- _ABOUT THIS TASK_
Report the count of lines below in which the string "side" occurs; include nothing else.

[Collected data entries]

File: src/rtl/vga_timing_pkg.sv
`default_nettype none

package vga_timing_pkg;

  // Scan counter width
  localparam int unsigned scan_width = 10;

  ////////////////////////////////////////////////////////////
  // Horizontal, in pixel periods
  localparam int unsigned h_total        = 800;
  localparam int unsigned h_sync_end     = 96;
  localparam int unsigned h_active_first = 144;
  localparam int unsigned h_active_last  = 783;

  ////////////////////////////////////////////////////////////
  // Vertical, in lines
  localparam int unsigned v_total        = 525;
  localparam int unsigned v_sync_lines   = 1;
  localparam int unsigned v_active_first = 35;
  localparam int unsigned v_active_last  = 514;

endpackage

`default_nettype wire

File: src/rtl/board_pkg.sv
`default_nettype none

package board_pkg;

  // Board size
  localparam int unsigned board_rows    = 20;
  localparam int unsigned board_cols    = 10;
  localparam int unsigned row_idx_width = 5;
  localparam int unsigned col_idx_width = 4;

  ////////////////////////////////////////////////////////////
  // Cell placement in scan coordinates
  localparam int unsigned cell_size    = 24;
  localparam int unsigned grid_x_first = 345;
  localparam int unsigned grid_y_first = 35;
  localparam int unsigned grid_x_last  = grid_x_first + board_cols * cell_size - 1;
  localparam int unsigned grid_y_last  = grid_y_first + board_rows * cell_size - 1;

  // Border bars, two pixels wide
  localparam int unsigned border_width   = 2;
  localparam int unsigned border_left_x  = 342;
  localparam int unsigned border_right_x = 584;
  localparam int unsigned border_y_first = 35;
  localparam int unsigned border_y_last  = 513;

  ////////////////////////////////////////////////////////////
  // Wishbone widths
  localparam int unsigned wb_adr_width = 5;
  localparam int unsigned wb_dat_width = 16;

  // Colour words, 4 bits per channel
  localparam int unsigned colour_width = 12;
  localparam int unsigned chan_width   = 4;
  localparam logic [colour_width-1:0] colour_cell   = 12'h00F;
  localparam logic [colour_width-1:0] colour_border = 12'h00C;
  localparam logic [colour_width-1:0] colour_black  = 12'h000;

  typedef union packed {
    logic [colour_width-1:0] raw;
    struct packed {
      logic [chan_width-1:0] red;
      logic [chan_width-1:0] green;
      logic [chan_width-1:0] blue;
    } ch;
  } pixel_word_t;

endpackage

`default_nettype wire

File: src/rtl/board_regs.sv
`timescale 1ns/1ps
`default_nettype none

module board_regs
  import board_pkg::*;
(
  input  wire                      clk_n,
  input  wire                      clr,
  input  wire                      wb_cyc,
  input  wire                      wb_stb,
  input  wire                      wb_we,
  input  wire [wb_adr_width-1:0]   wb_adr,
  input  wire [wb_dat_width-1:0]   wb_dat_w,
  output logic [wb_dat_width-1:0]  wb_dat_r,
  output logic                     wb_ack,
  input  wire [row_idx_width-1:0]  row_sel,
  output logic [board_cols-1:0]    row_bits
);

  logic [board_cols-1:0] rows [board_rows];
  logic                  access;
  logic                  in_range;

  // New request only while no ack is pending
  assign access   = wb_cyc && wb_stb && !wb_ack;
  assign in_range = (wb_adr < board_rows);

  ////////////////////////////////////////////////////////////
  // Host side
  always_ff @(posedge clk_n or posedge clr) begin
    if (clr) begin
      wb_ack   <= 1'b0;
      wb_dat_r <= '0;
      for (int i = 0; i < board_rows; i++) begin
        rows[i] <= '0;
      end
    end else begin
      wb_ack <= access;
      if (access && wb_we && in_range) begin
        rows[wb_adr] <= wb_dat_w[board_cols-1:0];
      end
      if (access && !wb_we) begin
        // Out of range reads as zero
        if (in_range) begin
          wb_dat_r <= wb_dat_width'(rows[wb_adr]);
        end else begin
          wb_dat_r <= '0;
        end
      end
    end
  end

  ////////////////////////////////////////////////////////////
  // Scan side, combinational lookup
  always_comb begin
    if (row_sel < board_rows) begin
      row_bits = rows[row_sel];
    end else begin
      row_bits = '0;
    end
  end

endmodule

`default_nettype wire

File: src/rtl/scan_timing.sv
`timescale 1ns/1ps
`default_nettype none

module scan_timing
  import vga_timing_pkg::*;
(
  input  wire                     clk_n,
  input  wire                     clr,
  output logic [scan_width-1:0]   scan_x,
  output logic [scan_width-1:0]   scan_y,
  output logic                    hsync,
  output logic                    vsync
);

  logic line_end;
  logic frame_end;

  assign line_end  = (scan_x == scan_width'(h_total - 1));
  assign frame_end = (scan_y == scan_width'(v_total - 1));

  ////////////////////////////////////////////////////////////
  // Column and line counters
  always_ff @(posedge clk_n or posedge clr) begin
    if (clr) begin
      scan_x <= '0;
      scan_y <= '0;
    end else if (line_end) begin
      scan_x <= '0;
      if (frame_end) begin
        scan_y <= '0;
      end else begin
        scan_y <= scan_y + 1'b1;
      end
    end else begin
      scan_x <= scan_x + 1'b1;
    end
  end

  ////////////////////////////////////////////////////////////
  // Sync pulses, one cycle behind the counters
  // so they line up with the registered colour
  always_ff @(posedge clk_n or posedge clr) begin
    if (clr) begin
      hsync <= 1'b0;
      vsync <= 1'b0;
    end else begin
      // Active low during the sync interval
      hsync <= (scan_x >= scan_width'(h_sync_end));
      vsync <= (scan_y >= scan_width'(v_sync_lines));
    end
  end

endmodule

`default_nettype wire

File: src/rtl/cell_locator.sv
`timescale 1ns/1ps
`default_nettype none

module cell_locator
  import vga_timing_pkg::*;
  import board_pkg::*;
(
  input  wire [scan_width-1:0]      scan_x,
  input  wire [scan_width-1:0]      scan_y,
  output logic [row_idx_width-1:0]  row_sel,
  output logic [col_idx_width-1:0]  col_sel,
  output logic                      in_grid,
  output logic                      on_border
);

  logic [scan_width-1:0] dx;
  logic [scan_width-1:0] dy;
  logic                  visible;
  logic                  x_in;
  logic                  y_in;
  logic                  left_bar;
  logic                  right_bar;
  logic                  bar_lines;

  // Nothing is drawn in blanking
  assign visible = (scan_x >= h_active_first) && (scan_x <= h_active_last) &&
                   (scan_y >= v_active_first) && (scan_y <= v_active_last);

  ////////////////////////////////////////////////////////////
  // Cell lookup
  assign dx   = scan_x - scan_width'(grid_x_first);
  assign dy   = scan_y - scan_width'(grid_y_first);
  assign x_in = (scan_x >= grid_x_first) && (scan_x <= grid_x_last);
  assign y_in = (scan_y >= grid_y_first) && (scan_y <= grid_y_last);

  assign in_grid = visible && x_in && y_in;
  assign col_sel = in_grid ? col_idx_width'(dx / cell_size) : '0;
  assign row_sel = in_grid ? row_idx_width'(dy / cell_size) : '0;

  ////////////////////////////////////////////////////////////
  // Border bars
  assign left_bar  = (scan_x >= border_left_x) &&
                     (scan_x < border_left_x + border_width);
  assign right_bar = (scan_x >= border_right_x) &&
                     (scan_x < border_right_x + border_width);
  assign bar_lines = (scan_y >= border_y_first) && (scan_y <= border_y_last);

  assign on_border = visible && bar_lines && (left_bar || right_bar);

endmodule

`default_nettype wire

File: src/rtl/pixel_stage.sv
`timescale 1ns/1ps
`default_nettype none

module pixel_stage
  import board_pkg::*;
(
  input  wire                      clk_n,
  input  wire                      clr,
  input  wire [board_cols-1:0]     row_bits,
  input  wire [col_idx_width-1:0]  col_sel,
  input  wire                      in_grid,
  input  wire                      on_border,
  output logic [chan_width-1:0]    red,
  output logic [chan_width-1:0]    green,
  output logic [chan_width-1:0]    blue
);

  pixel_word_t next_word;
  pixel_word_t pixel_q;

  // Lit cell wins over the right bar where they overlap
  always_comb begin
    if (in_grid && row_bits[col_sel]) begin
      next_word.raw = colour_cell;
    end else if (on_border) begin
      next_word.raw = colour_border;
    end else begin
      next_word.raw = colour_black;
    end
  end

  always_ff @(posedge clk_n or posedge clr) begin
    if (clr) begin
      pixel_q.raw <= colour_black;
    end else begin
      pixel_q <= next_word;
    end
  end

  ////////////////////////////////////////////////////////////
  // Channel split
  assign red   = pixel_q.ch.red;
  assign green = pixel_q.ch.green;
  assign blue  = pixel_q.ch.blue;

endmodule

`default_nettype wire

File: src/rtl/vga_top.sv
`timescale 1ns/1ps
`default_nettype none

module vga_top
  import vga_timing_pkg::*;
  import board_pkg::*;
(
  input  wire                      clk_n,
  input  wire                      clr,
  // Wishbone classic slave
  input  wire                      wb_cyc,
  input  wire                      wb_stb,
  input  wire                      wb_we,
  input  wire [wb_adr_width-1:0]   wb_adr,
  input  wire [wb_dat_width-1:0]   wb_dat_w,
  output logic [wb_dat_width-1:0]  wb_dat_r,
  output logic                     wb_ack,
  // Display
  output logic                     hsync,
  output logic                     vsync,
  output logic [chan_width-1:0]    red,
  output logic [chan_width-1:0]    green,
  output logic [chan_width-1:0]    blue
);

  logic [scan_width-1:0]    scan_x;
  logic [scan_width-1:0]    scan_y;
  logic [row_idx_width-1:0] row_sel;
  logic [col_idx_width-1:0] col_sel;
  logic [board_cols-1:0]    row_bits;
  logic                     in_grid;
  logic                     on_border;

  ////////////////////////////////////////////////////////////
  // Board storage
  board_regs regs_i (
    .clk_n    (clk_n),
    .clr      (clr),
    .wb_cyc   (wb_cyc),
    .wb_stb   (wb_stb),
    .wb_we    (wb_we),
    .wb_adr   (wb_adr),
    .wb_dat_w (wb_dat_w),
    .wb_dat_r (wb_dat_r),
    .wb_ack   (wb_ack),
    .row_sel  (row_sel),
    .row_bits (row_bits)
  );

  ////////////////////////////////////////////////////////////
  // Scan and lookup
  scan_timing timing_i (
    .clk_n  (clk_n),
    .clr    (clr),
    .scan_x (scan_x),
    .scan_y (scan_y),
    .hsync  (hsync),
    .vsync  (vsync)
  );

  cell_locator locator_i (
    .scan_x    (scan_x),
    .scan_y    (scan_y),
    .row_sel   (row_sel),
    .col_sel   (col_sel),
    .in_grid   (in_grid),
    .on_border (on_border)
  );

  ////////////////////////////////////////////////////////////
  // Colour out
  pixel_stage pixel_i (
    .clk_n     (clk_n),
    .clr       (clr),
    .row_bits  (row_bits),
    .col_sel   (col_sel),
    .in_grid   (in_grid),
    .on_border (on_border),
    .red       (red),
    .green     (green),
    .blue      (blue)
  );

endmodule

`default_nettype wire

- _OUTPUT OF THE EXERCISE_
2